• _Stored dataset items_
▶

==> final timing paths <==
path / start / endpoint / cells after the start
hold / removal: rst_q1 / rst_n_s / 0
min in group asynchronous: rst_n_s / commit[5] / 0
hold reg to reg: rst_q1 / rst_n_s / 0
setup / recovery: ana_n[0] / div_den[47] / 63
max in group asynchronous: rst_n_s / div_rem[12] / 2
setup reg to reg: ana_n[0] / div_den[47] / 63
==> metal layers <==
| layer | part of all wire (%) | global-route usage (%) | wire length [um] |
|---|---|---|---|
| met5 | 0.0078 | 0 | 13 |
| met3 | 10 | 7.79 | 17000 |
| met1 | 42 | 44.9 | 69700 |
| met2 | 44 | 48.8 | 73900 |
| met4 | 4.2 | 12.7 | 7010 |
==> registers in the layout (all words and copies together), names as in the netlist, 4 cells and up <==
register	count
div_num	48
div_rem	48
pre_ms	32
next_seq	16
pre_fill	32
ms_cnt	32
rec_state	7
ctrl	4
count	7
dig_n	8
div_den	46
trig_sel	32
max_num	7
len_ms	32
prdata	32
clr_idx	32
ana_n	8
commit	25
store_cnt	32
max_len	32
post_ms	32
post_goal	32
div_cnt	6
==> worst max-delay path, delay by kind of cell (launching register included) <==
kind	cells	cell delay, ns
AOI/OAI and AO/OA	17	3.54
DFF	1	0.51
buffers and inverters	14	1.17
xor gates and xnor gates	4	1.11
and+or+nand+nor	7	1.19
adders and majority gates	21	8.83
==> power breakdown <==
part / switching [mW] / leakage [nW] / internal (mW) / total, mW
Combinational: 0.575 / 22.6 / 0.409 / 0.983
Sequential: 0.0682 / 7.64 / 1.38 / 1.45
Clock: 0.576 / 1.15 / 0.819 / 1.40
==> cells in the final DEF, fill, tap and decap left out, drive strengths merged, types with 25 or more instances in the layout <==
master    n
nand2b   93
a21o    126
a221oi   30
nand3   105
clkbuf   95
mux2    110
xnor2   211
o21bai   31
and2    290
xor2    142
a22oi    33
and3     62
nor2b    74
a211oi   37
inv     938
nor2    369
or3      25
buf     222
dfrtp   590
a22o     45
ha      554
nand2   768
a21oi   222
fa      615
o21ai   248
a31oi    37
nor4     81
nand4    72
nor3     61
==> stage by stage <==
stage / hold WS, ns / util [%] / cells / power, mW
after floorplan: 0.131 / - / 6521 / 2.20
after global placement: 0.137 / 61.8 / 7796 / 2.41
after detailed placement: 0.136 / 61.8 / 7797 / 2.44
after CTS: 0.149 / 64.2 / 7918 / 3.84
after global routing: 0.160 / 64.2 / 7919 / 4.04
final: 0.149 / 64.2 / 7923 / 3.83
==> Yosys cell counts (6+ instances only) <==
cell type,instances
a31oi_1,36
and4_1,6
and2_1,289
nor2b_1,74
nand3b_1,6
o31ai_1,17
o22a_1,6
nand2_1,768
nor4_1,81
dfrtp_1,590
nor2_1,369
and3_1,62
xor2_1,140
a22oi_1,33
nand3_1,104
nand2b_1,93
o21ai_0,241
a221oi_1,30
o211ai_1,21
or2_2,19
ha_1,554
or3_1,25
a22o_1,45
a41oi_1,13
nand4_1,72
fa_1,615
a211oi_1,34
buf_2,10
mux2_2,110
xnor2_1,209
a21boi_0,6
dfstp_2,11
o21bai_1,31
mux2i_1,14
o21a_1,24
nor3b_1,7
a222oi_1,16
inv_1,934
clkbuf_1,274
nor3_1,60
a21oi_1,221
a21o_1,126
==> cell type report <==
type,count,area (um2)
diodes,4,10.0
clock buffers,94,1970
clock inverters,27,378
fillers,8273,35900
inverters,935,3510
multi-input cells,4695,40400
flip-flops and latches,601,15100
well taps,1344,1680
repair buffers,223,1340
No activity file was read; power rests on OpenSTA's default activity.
**config.mk**
```make
export PLATFORM = sky130hd
export DESIGN_NAME = dma_channel_arbiter_aligner
export DESIGN_NICKNAME = d
export VERILOG_FILES = /design/src/hdl/byte_stage_fifo.v /design/src/hdl/dma_channel_arbiter_aligner.v
export VERILOG_INCLUDE_DIRS = /design/src /design/src/shared
export SDC_FILE = /design/constraint.sdc
export NUM_CORES = 2
export LEC_CHECK = 0
export BUFFER_PORTS_ARGS = -buffer_cell sky130_fd_sc_hd__buf_2
export CAP_MARGIN = 40
export CORE_MARGIN = 2
export CORE_UTILIZATION = 30
export DETAILED_ROUTE_END_ITERATION = 12
export PLACE_DENSITY = 0.57
export SYNTH_ARGS = -nofsm -noshare
export SYNTH_HDL_FRONTEND = slang
export SYNTH_HIERARCHICAL = 1
export SYNTH_SLANG_ARGS = --single-unit
```
**constraint.sdc**
```tcl
create_clock -name i_clk -period 7.9 [get_ports i_clk]
set_clock_uncertainty 0.05 [all_clocks]
set_input_delay 1.185 -clock i_clk [delete_from_list [all_inputs] [get_ports i_clk]]
set_output_delay 1.185 -clock i_clk [all_outputs]
set_load 0.02 [all_outputs]
```
**src/shared/dma_arb_regs.vh**
```
`ifndef DMA_ARB_REGS_VH
`define DMA_ARB_REGS_VH

// Number of channels; channel 0 is scanned first after reset.
`define NCH 4
`define CH_W 2

// Controller configuration word: global suspend bit.
`define CFG_SUSPEND_BIT 12

// Channel control word fields.
`define CTRL_ON_BIT 7
`define CTRL_EWO_BIT 6
`define CTRL_RANK_MSB 1
`define CTRL_RANK_LSB 0

// Channel event control word: kill bit.
`define ECTRL_KILL_BIT 6

// Reset values.
`define CTRL_RST 8'h00
`define ADDR_RST 32'h00000000
`define SIZE_RST 8'h00

// Staging buffer between read and write: count of bytes plus one word.
`define FIFO_DEPTH 4
`define FIFO_AW 2
`define FIFO_W 35

`endif

```
**src/hdl/byte_stage_fifo.v**
```verilog
`timescale 1ns/1ns
module byte_stage_fifo #(
	parameter WIDTH = 35,
	parameter DEPTH = 4,
	parameter AW = 2
) (
	// Clock and reset.
	input wire i_clk,
	input wire i_nrst,
	// Filling side.
	input wire i_in_valid,
	input wire [WIDTH-1:0] i_in_data,
	output wire o_in_ready,
	// Draining side.
	output wire o_out_valid,
	output wire [WIDTH-1:0] o_out_data,
	input wire i_out_ready
);

reg [WIDTH-1:0] mem [0:DEPTH-1];
reg [AW-1:0] wr_q;
reg [AW-1:0] rd_q;
reg [AW:0] cnt_q;
wire push;
wire pop;

assign o_in_ready = (cnt_q != DEPTH[AW:0]);
assign o_out_valid = (cnt_q != {(AW+1){1'b0}});
assign o_out_data = mem[rd_q];
assign push = i_in_valid & o_in_ready;
assign pop = o_out_valid & i_out_ready;

always @(posedge i_clk) begin
	if (push) begin
		mem[wr_q] <= i_in_data;
	end
end

always @(posedge i_clk or negedge i_nrst) begin
	if (!i_nrst) begin
		wr_q <= {AW{1'b0}};
		rd_q <= {AW{1'b0}};
		cnt_q <= {(AW+1){1'b0}};
	end else begin
		if (push) begin
			wr_q <= (wr_q == DEPTH[AW-1:0] - 1'b1) ? {AW{1'b0}} : wr_q + 1'b1;
		end
		if (pop) begin
			rd_q <= (rd_q == DEPTH[AW-1:0] - 1'b1) ? {AW{1'b0}} : rd_q + 1'b1;
		end
		if (push & !pop) begin
			cnt_q <= cnt_q + 1'b1;
		end else if (pop & !push) begin
			cnt_q <= cnt_q - 1'b1;
		end
	end
end

endmodule // byte_stage_fifo

```
**src/hdl/dma_channel_arbiter_aligner.v**
```verilog
// Contract
// - Global suspend bit 12 stops any new bus transaction on all channels at once.
// - Clearing enable mid-transfer finishes current transaction, then that channel stops.
// - Clearing enable keeps pointers and counters so the transfer can resume.
// - Disabled channel still registers events and aborts when events-while-off is set.
// - Device reset returns all channel logic to reset state.
// - Kill write clears enable, zeroes both pointers, resets event detector.
// - Kill lets the running transaction finish and discards the channel's remaining work.
// - Writing source or destination start address zeroes the matching pointer.
// - Two-bit rank in control bits 1:0 ranks channels with pending transfers.
// - Highest active rank is served to cell completion before any lower rank.
// - Equal top-rank channels rotate, one transaction each per turn.
// - Higher rank request waits for the running lower transaction, then takes over.
// - Equal ranks take turns from the last granted channel; no fixed order favours channel 0.
// - Each read fetches the remaining bytes of the addressed 32-bit word, capped at the cell's remaining bytes.
// - With under four source bytes left only those bytes are read.
// - After each write both pointers advance by bytes actually written.
// - Source pointer follows completed writes only, so it may lag reads.
// - Channel flags update together with the pointers after each write.
// - Destination pointer wraps to zero at destination size and writing continues.
// - Each start event moves exactly cell size bytes, then the channel idles.
// - After the larger of source and destination size, clear enable and pointers.
`timescale 1ns/1ns
`include "dma_arb_regs.vh"
module dma_channel_arbiter_aligner (
	// Clock and reset.
	input wire i_clk,
	input wire i_nrst,
	// Controller configuration word, a level from software.
	input wire [15:0] i_cfg_word,
	// Channel control word writes.
	input wire [`NCH-1:0] i_ctrl_wr,
	input wire [7:0] i_ctrl_data,
	// Channel event control word writes.
	input wire [`NCH-1:0] i_ectrl_wr,
	input wire [7:0] i_ectrl_data,
	// Start address and size writes.
	input wire [`NCH-1:0] i_ssa_wr,
	input wire [`NCH-1:0] i_dsa_wr,
	input wire [31:0] i_addr_data,
	input wire [`NCH-1:0] i_size_wr,
	input wire [7:0] i_src_size,
	input wire [7:0] i_dst_size,
	input wire [7:0] i_cell_size,
	// Start and abort requests, one-cycle pulses.
	input wire [`NCH-1:0] i_start_evt,
	input wire [`NCH-1:0] i_abort_evt,
	// Channel status.
	output wire [`NCH-1:0] o_ch_on,
	output wire [`NCH*8-1:0] o_src_ptr,
	output wire [`NCH*8-1:0] o_dst_ptr,
	output wire [`NCH-1:0] o_cell_done,
	output wire [`NCH-1:0] o_block_done,
	// System bus master.
	output wire o_bus_req,
	output wire o_bus_we,
	output wire [31:0] o_bus_addr,
	output wire [3:0] o_bus_be,
	output wire [31:0] o_bus_wdata,
	input wire i_bus_ack,
	input wire [31:0] i_bus_rdata
);

////////////////////////////////////////////////////////////////////////////////

localparam [2:0] S_IDLE = 3'b001;
localparam [2:0] S_READ = 3'b010;
localparam [2:0] S_WRITE = 3'b100;

reg [2:0] state_q;
reg [`CH_W-1:0] cur_q;
reg [`CH_W-1:0] last_q;
reg bus_req_q;
reg bus_we_q;
reg [31:0] bus_addr_q;
reg [3:0] bus_be_q;
reg [31:0] bus_wdata_q;
reg [2:0] n_q;
reg [1:0] b_q;
reg [2:0] k_q;

wire suspend = i_cfg_word[`CFG_SUSPEND_BIT];
wire busy = (state_q != S_IDLE);
wire wr_done = (state_q == S_WRITE) & bus_req_q & i_bus_ack;
wire [8:0] wn9 = {6'h00, n_q};

wire [`NCH-1:0] pend;
wire [`NCH-1:0] go;
wire [`NCH*2-1:0] rank_all;
wire [`NCH*32-1:0] saddr_all;
wire [`NCH*32-1:0] daddr_all;
wire [`NCH*9-1:0] srem_all;
wire [`NCH*9-1:0] drem_all;
wire [`NCH*9-1:0] crem_all;

wire fifo_in_ready;
wire fifo_out_valid;
wire [`FIFO_W-1:0] fifo_out_data;
wire fifo_push = (state_q == S_READ) & bus_req_q & i_bus_ack;
reg fifo_pop;

////////////////////////////////////////////////////////////////////////////////

genvar g;
generate
	for (g = 0; g < `NCH; g = g + 1) begin : ch
		reg on_q;
		reg ewo_q;
		reg [1:0] rank_q;
		reg [31:0] ssa_q;
		reg [31:0] dsa_q;
		reg [7:0] ssz_q;
		reg [7:0] dsz_q;
		reg [7:0] csz_q;
		reg [7:0] sptr_q;
		reg [7:0] dptr_q;
		reg [8:0] ccnt_q;
		reg [8:0] tot_q;
		reg evt_q;
		reg kill_q;
		reg abrt_q;
		reg cdone_q;
		reg bdone_q;
		// A zero size field means 256 bytes.
		wire [8:0] ssz9 = {ssz_q == 8'h00, ssz_q};
		wire [8:0] dsz9 = {dsz_q == 8'h00, dsz_q};
		wire [8:0] csz9 = {csz_q == 8'h00, csz_q};
		wire [8:0] bsz9 = (ssz9 > dsz9) ? ssz9 : dsz9;
		wire mine = busy & (cur_q == g);
		wire listen = on_q | ewo_q;
		wire upd = wr_done & (cur_q == g);
		wire [8:0] sn = {1'b0, sptr_q} + wn9;
		wire [8:0] dn = {1'b0, dptr_q} + wn9;
		wire [8:0] cn = ccnt_q + wn9;
		wire [8:0] tn = tot_q + wn9;
		wire cfin = upd & (cn == csz9);
		wire bfin = upd & (tn == bsz9);
		always @(posedge i_clk or negedge i_nrst) begin
			if (!i_nrst) begin
				on_q <= 1'b0;
				ewo_q <= 1'b0;
				rank_q <= 2'h0;
				ssa_q <= `ADDR_RST;
				dsa_q <= `ADDR_RST;
				ssz_q <= `SIZE_RST;
				dsz_q <= `SIZE_RST;
				csz_q <= `SIZE_RST;
				sptr_q <= 8'h00;
				dptr_q <= 8'h00;
				ccnt_q <= 9'h000;
				tot_q <= 9'h000;
				evt_q <= 1'b0;
				kill_q <= 1'b0;
				abrt_q <= 1'b0;
				cdone_q <= 1'b0;
				bdone_q <= 1'b0;
			end else begin
				cdone_q <= cfin;
				bdone_q <= bfin;
				if (i_ctrl_wr[g]) begin
					// Pointers and counters are left alone here.
					on_q <= i_ctrl_data[`CTRL_ON_BIT];
					ewo_q <= i_ctrl_data[`CTRL_EWO_BIT];
					rank_q <= i_ctrl_data[`CTRL_RANK_MSB:`CTRL_RANK_LSB];
				end
				// Block progress restarts with the pointers, or a reused channel never completes.
				if (i_ssa_wr[g]) begin
					ssa_q <= i_addr_data;
					sptr_q <= 8'h00;
					tot_q <= 9'h000;
				end
				if (i_dsa_wr[g]) begin
					dsa_q <= i_addr_data;
					dptr_q <= 8'h00;
					tot_q <= 9'h000;
				end
				if (i_size_wr[g]) begin
					ssz_q <= i_src_size;
					dsz_q <= i_dst_size;
					csz_q <= i_cell_size;
				end
				if (upd) begin
					// Pointers move only on writes, so source may lag the read.
					sptr_q <= (sn == ssz9) ? 8'h00 : sn[7:0];
					dptr_q <= (dn == dsz9) ? 8'h00 : dn[7:0];
					ccnt_q <= cfin ? 9'h000 : cn;
					tot_q <= bfin ? 9'h000 : tn;
					if (cfin) begin
						evt_q <= 1'b0;
					end
					if (bfin) begin
						on_q <= 1'b0;
						evt_q <= 1'b0;
						ccnt_q <= 9'h000;
						sptr_q <= 8'h00;
						dptr_q <= 8'h00;
					end
				end
				// A start arriving as the cell closes is kept.
				if (i_start_evt[g] & listen) begin
					evt_q <= 1'b1;
				end
				// Kill and abort wait for the channel's own transaction to end.
				if ((kill_q | abrt_q) & !mine) begin
					on_q <= 1'b0;
					evt_q <= 1'b0;
					kill_q <= 1'b0;
					abrt_q <= 1'b0;
					if (kill_q) begin
						sptr_q <= 8'h00;
						dptr_q <= 8'h00;
						ccnt_q <= 9'h000;
						tot_q <= 9'h000;
					end
				end
				// Requests are taken after the apply step, so one arriving as another is
				// applied stays pending instead of being lost.
				if (i_ectrl_wr[g] & i_ectrl_data[`ECTRL_KILL_BIT]) begin
					kill_q <= 1'b1;
				end
				if (i_abort_evt[g] & listen) begin
					abrt_q <= 1'b1;
				end
			end
		end
		assign pend[g] = on_q & evt_q & !kill_q & !abrt_q;
		assign go[g] = on_q & !kill_q & !abrt_q;
		assign rank_all[g*2 +: 2] = rank_q;
		assign saddr_all[g*32 +: 32] = ssa_q + {24'h000000, sptr_q};
		assign daddr_all[g*32 +: 32] = dsa_q + {24'h000000, dptr_q};
		assign srem_all[g*9 +: 9] = ssz9 - {1'b0, sptr_q};
		assign drem_all[g*9 +: 9] = dsz9 - {1'b0, dptr_q};
		assign crem_all[g*9 +: 9] = csz9 - ccnt_q;
		assign o_ch_on[g] = on_q;
		assign o_src_ptr[g*8 +: 8] = sptr_q;
		assign o_dst_ptr[g*8 +: 8] = dptr_q;
		assign o_cell_done[g] = cdone_q;
		assign o_block_done[g] = bdone_q;
	end
endgenerate

////////////////////////////////////////////////////////////////////////////////

// Rotation starts just after the last granted channel; strict compare keeps
// the first of equal ranks, so equals take turns one transaction each.
reg [`CH_W-1:0] pick;
reg found;
reg [1:0] best;
integer k;
integer idx;
always @* begin
	pick = {`CH_W{1'b0}};
	found = 1'b0;
	best = 2'h0;
	idx = 0;
	for (k = 1; k <= `NCH; k = k + 1) begin
		idx = (last_q + k) % `NCH;
		if (pend[idx] & (!found | (rank_all[idx*2 +: 2] > best))) begin
			found = 1'b1;
			best = rank_all[idx*2 +: 2];
			pick = idx[`CH_W-1:0];
		end
	end
end

////////////////////////////////////////////////////////////////////////////////

// Read sizing for the granted channel.
wire [31:0] cs_addr = saddr_all[cur_q*32 +: 32];
wire [8:0] srem = srem_all[cur_q*9 +: 9];
wire [8:0] crem = crem_all[cur_q*9 +: 9];
wire [1:0] rb = cs_addr[1:0];
wire [8:0] avail = 9'h004 - {7'h00, rb};
wire [8:0] rmin1 = (avail < srem) ? avail : srem;
wire [8:0] rmin = (rmin1 < crem) ? rmin1 : crem;
wire [2:0] rn = rmin[2:0];
wire [3:0] rmask = (4'h1 << rn) - 4'h1;

// Write sizing: stay inside one destination word and before the wrap point.
wire [31:0] cd_addr = daddr_all[cur_q*32 +: 32];
wire [8:0] drem = drem_all[cur_q*9 +: 9];
wire [1:0] db = cd_addr[1:0];
wire [8:0] dspace4 = 9'h004 - {7'h00, db};
wire [8:0] dspace = (dspace4 < drem) ? dspace4 : drem;
wire [2:0] left = fifo_out_data[34:32] - k_q;
wire [2:0] wn = (dspace < {6'h00, left}) ? dspace[2:0] : left;
wire [3:0] wmask = (4'h1 << wn) - 4'h1;
wire [31:0] wrest = fifo_out_data[31:0] >> {k_q[1:0], 3'b000};

////////////////////////////////////////////////////////////////////////////////

always @* begin
	fifo_pop = wr_done & (k_q + n_q == fifo_out_data[34:32]);
end

always @(posedge i_clk or negedge i_nrst) begin
	if (!i_nrst) begin
		state_q <= S_IDLE;
		cur_q <= {`CH_W{1'b0}};
		last_q <= {`CH_W{1'b1}};
		bus_req_q <= 1'b0;
		bus_we_q <= 1'b0;
		bus_addr_q <= 32'h00000000;
		bus_be_q <= 4'h0;
		bus_wdata_q <= 32'h00000000;
		n_q <= 3'h0;
		b_q <= 2'h0;
		k_q <= 3'h0;
	end else begin
		case (state_q)
			S_IDLE: begin
				// Re-arbitrate only between transactions.
				if (!suspend & found) begin
					cur_q <= pick;
					last_q <= pick;
					state_q <= S_READ;
				end
			end
			S_READ: begin
				if (!bus_req_q) begin
					if (!go[cur_q]) begin
						state_q <= S_IDLE;
					end else if (!suspend & fifo_in_ready) begin
						bus_req_q <= 1'b1;
						bus_we_q <= 1'b0;
						bus_addr_q <= {cs_addr[31:2], 2'b00};
						bus_be_q <= rmask << rb;
						n_q <= rn;
						b_q <= rb;
					end
				end else if (i_bus_ack) begin
					bus_req_q <= 1'b0;
					bus_be_q <= 4'h0;
					k_q <= 3'h0;
					state_q <= S_WRITE;
				end
			end
			S_WRITE: begin
				if (!bus_req_q) begin
					// The write side may stall under suspend while data stays staged.
					if (!suspend & fifo_out_valid) begin
						bus_req_q <= 1'b1;
						bus_we_q <= 1'b1;
						bus_addr_q <= {cd_addr[31:2], 2'b00};
						bus_be_q <= wmask << db;
						bus_wdata_q <= wrest << {db, 3'b000};
						n_q <= wn;
					end
				end else if (i_bus_ack) begin
					bus_req_q <= 1'b0;
					bus_we_q <= 1'b0;
					bus_be_q <= 4'h0;
					k_q <= k_q + n_q;
					if (fifo_pop) begin
						state_q <= S_IDLE;
					end
				end
			end
			default: begin
				state_q <= S_IDLE;
				bus_req_q <= 1'b0;
			end
		endcase
	end
end

byte_stage_fifo #(
	.WIDTH(`FIFO_W),
	.DEPTH(`FIFO_DEPTH),
	.AW(`FIFO_AW)
) u_stage (
	.i_clk(i_clk),
	.i_nrst(i_nrst),
	.i_in_valid(fifo_push),
	.i_in_data({n_q, i_bus_rdata >> {b_q, 3'b000}}),
	.o_in_ready(fifo_in_ready),
	.o_out_valid(fifo_out_valid),
	.o_out_data(fifo_out_data),
	.i_out_ready(fifo_pop)
);

assign o_bus_req = bus_req_q;
assign o_bus_we = bus_we_q;
assign o_bus_addr = bus_addr_q;
assign o_bus_be = bus_be_q;
assign o_bus_wdata = bus_wdata_q;

endmodule // dma_channel_arbiter_aligner

```
==> impl_metrics.csv <==
group,metric,value,unit
sta,timing.fmax,140,MHz
sta,fin_tns_setup,0,ps
sta,min_period_over_period,0.904,
floorplan,die_area,0.171,sq mm
sta,worst_slack,762,ps
floorplan,start_util,0.301,
floorplan,rows,150,
floorplan,die_x,413,um
logic_synthesis,synth_cell_type_count,88,
logic_synthesis,synthArstFlopShare,0.814,
global_routing,grt_max_degree,147,
place,dp_slack,1030,ps
logic_synthesis,synthAdderAreaFrac,0.0844,
sta,rsz0062_at_grt,"no",
sta,setup_viol,0,
route,wirelength,181000,um
logic_synthesis,synth_compound_area_frac,0.140,
layout,fin_cells,7595,
global_routing,met1_usage,0.278,
route,drtPass1Iterations,6,
logic_synthesis,yosysMostFrequentCell,"dfrtp_1",
route,drt_iter0_markers,3819,
layout,drive_above_1_share,0.179,
logic_synthesis,synth_cells,5041,
sta,drv_slew,0,
clocking,cts_root_buffer,"clkbuf_16",
floorplan,die_y,413,um
logic_synthesis,synth_seq_cells,754,
setup_path,worstPathArrival,7710,ps
sta,relSlewSlack,0.366,
setup_path,worstPathBufferInverterCount,2,
logic_synthesis,synth.avg_cell_area,9.96,sq um
layout,syn_to_final_growth,14.9,%
logic_synthesis,synth_top_family_by_area,"compound AO/OA/AOI/OAI gates",
run,cap_violations,0,
setup_path,worstSetupStartpointType,"register",
logic_synthesis,synthMuxAreaShare,0.118,
clocking,clock_latency,720,ps
route,num_vias,41347,
place,portBuffers,268,
place,place_congestion,0.918,
logic_synthesis,netlist_area,0.0502,sq mm
setup_path,cpMaxStageDelayCell,"or4_1",
clocking,htreeDepth,3,
route,drc_errors,0,
global_routing,grt_usage,0.209,
logic_synthesis,synth_edf_count,140,
layout,nNetsFinal,5766,
clocking,cts_buffers,92,
place,dp.final_hpwl,136000,um
logic_synthesis,yosysSeqAreaShare,0.390,
setup_path,critical_path_depth,28,
logic_synthesis,yosysWarnings,6,
logic_synthesis,ys.flop_type,"dfrtp_1",
setup_path,cp_max_fo,8,
floorplan,io_pins,297,
outcome,status,"finished clean",
global_routing,grt_first_pass_wirelength,267000,um
worst_hold_path,hold_path.class,"input pin to async pin",
setup_path,worstSetupPathType,"register to register",
logic_synthesis,synthXorXnorAreaFrac,0.0918,
setup_path,reg2reg_depth,28,
setup_path,crit_family,"compound AO/OA/AOI/OAI gates",
route,wire_per_inst,23.8,um
place,dp.cells,7410,
global_routing,antenna_found_initial,33,
setup_path,critPathMaxStageDelay,780,ps
pwr,p_leak,23.9,nW
logic_synthesis,synth_commonest_cells,"dfrtp_1, nand2_1, xnor2_1",
clocking,clk_path_buf_depth,3,
clocking,clock_sinks,754,
sta,worst_slew_pin_slew,952,ps
route,routed_via_density,5.44,
global_routing,grt_pass1_vias,39794,
sta,period_needed,7140,ps
clocking,cts_setup_buffers,0,
global_routing,use_met3,0.0412,
logic_synthesis,synth_simple_gate_area_share,0.137,
clocking,cts-resized-gates,0,
logic_synthesis,synth.largest_area_cell,"dfrtp_1",
route,detail-route-antenna-nets,0,
pwr,p_per_area,242,mW/mm^2
global_routing,top_usage_layer,"met2",
clocking,hold_buffers,0,
clocking,cts_tree,"built",
sta,hold_slack,376,ps
setup_path,required,8470,ps
sta,hold_viol_final,0,
global_routing,grt_overflow,0,
clocking,path_clk_slew,60,ps
logic_synthesis,synth_top_cell_area_share,0.305,
setup_path,cp-end-kind,"register",
pwr,vdd_drop_max,0.000172,V
global_routing,use_met2,0.333,
logic_synthesis,synth_area_leaders,"dfrtp_1, edfxtp_1, mux2_2, ha_1, xnor2_1",
floorplan,core_area,0.167,sq mm
[path summary, 6_finish.rpt]
check                               start               to  slack [ps]
setup reg to reg           ch[3].ssz_q[0]      o_bus_be[2]         760
hold / removal                     i_nrst      ch[3].ewo_q         380
max in group asynchronous          i_nrst  ch[0].dptr_q[7]        5930
hold reg to reg            o_bus_addr[25]   o_bus_addr[25]         430
setup / recovery           ch[3].ssz_q[0]      o_bus_be[2]         760
min in group i_clk         o_bus_addr[25]   o_bus_addr[25]         430
[cell type report]
type	instances	area [sq um]
Fill cell	16814	109000
Timing Repair Buffer	370	2300
Antenna cell	13	32.5
Tap cell	2204	2760
Clock buffer	129	2640
Multi-Input combinational cell	3816	28800
Clock inverter	43	518
Sequential cell	754	19600
Inverter	266	998
[stage by stage]
stage	util	total power [mW]	area (sq um)
global route	0.346	14.6	57600
CTS	0.346	14.0	57600
detailed placement	0.327	9.43	54400
floorplan	-	7.68	50200
global placement	0.325	9.35	54100
finish	0.346	13.9	57600
[cell families after synthesis]
kind of cell | after synthesis
and+or+nand+nor | 1406
AOI/OAI and AO/OA | 1090
DFF | 754
xor gates and xnor gates | 526
buffers and inverters | 478
muxes | 471
adders and majority gates | 315
other | 1
[cells in the final DEF (no fill, tap or decap), drive strengths merged, types with 215 or more instances in the layout]
cell type | Yosys | final
a21oi | 284 | 284
buf | 62 | 370
dfrtp | 611 | 611
ha | 276 | 276
inv | 263 | 270
mux2 | 326 | 326
nand2 | 424 | 424
nor2 | 296 | 296
o21ai | 215 | 215
xnor2 | 338 | 338
[sequential cells by signal (all words and copies together), names as in the netlist, 30 cells and up]
name,flops
ch.dsa_q,128
ch.ssa_q,128
ch.sptr_q,32
o_bus_wdata,32
ch.dptr_q,32
o_bus_addr,30
ch.tot_q,36
ch.ccnt_q,36
ch.ssz_q,32
ch.dsz_q,32
u_stage/mem,140
ch.csz_q,32
[power breakdown]
group,internal [mW],switching (mW)
Clock,2.64,1.84
Combinational,1.65,2.97
Sequential,4.39,0.441
[metal layers]
layer | part of all wire | vias up
met5 | 0.00045 | -
met4 | 0.037 | 12
met3 | 0.076 | 277
met2 | 0.46 | 1464
met1 | 0.43 | 20697
li1 | - | 18897
No activity file was read; power rests on OpenSTA's default activity.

◀

• _Work to be completed_
Within the records above, determine how many lines contain the word "commit". Respond with that number and no other text.

• _Solution_
2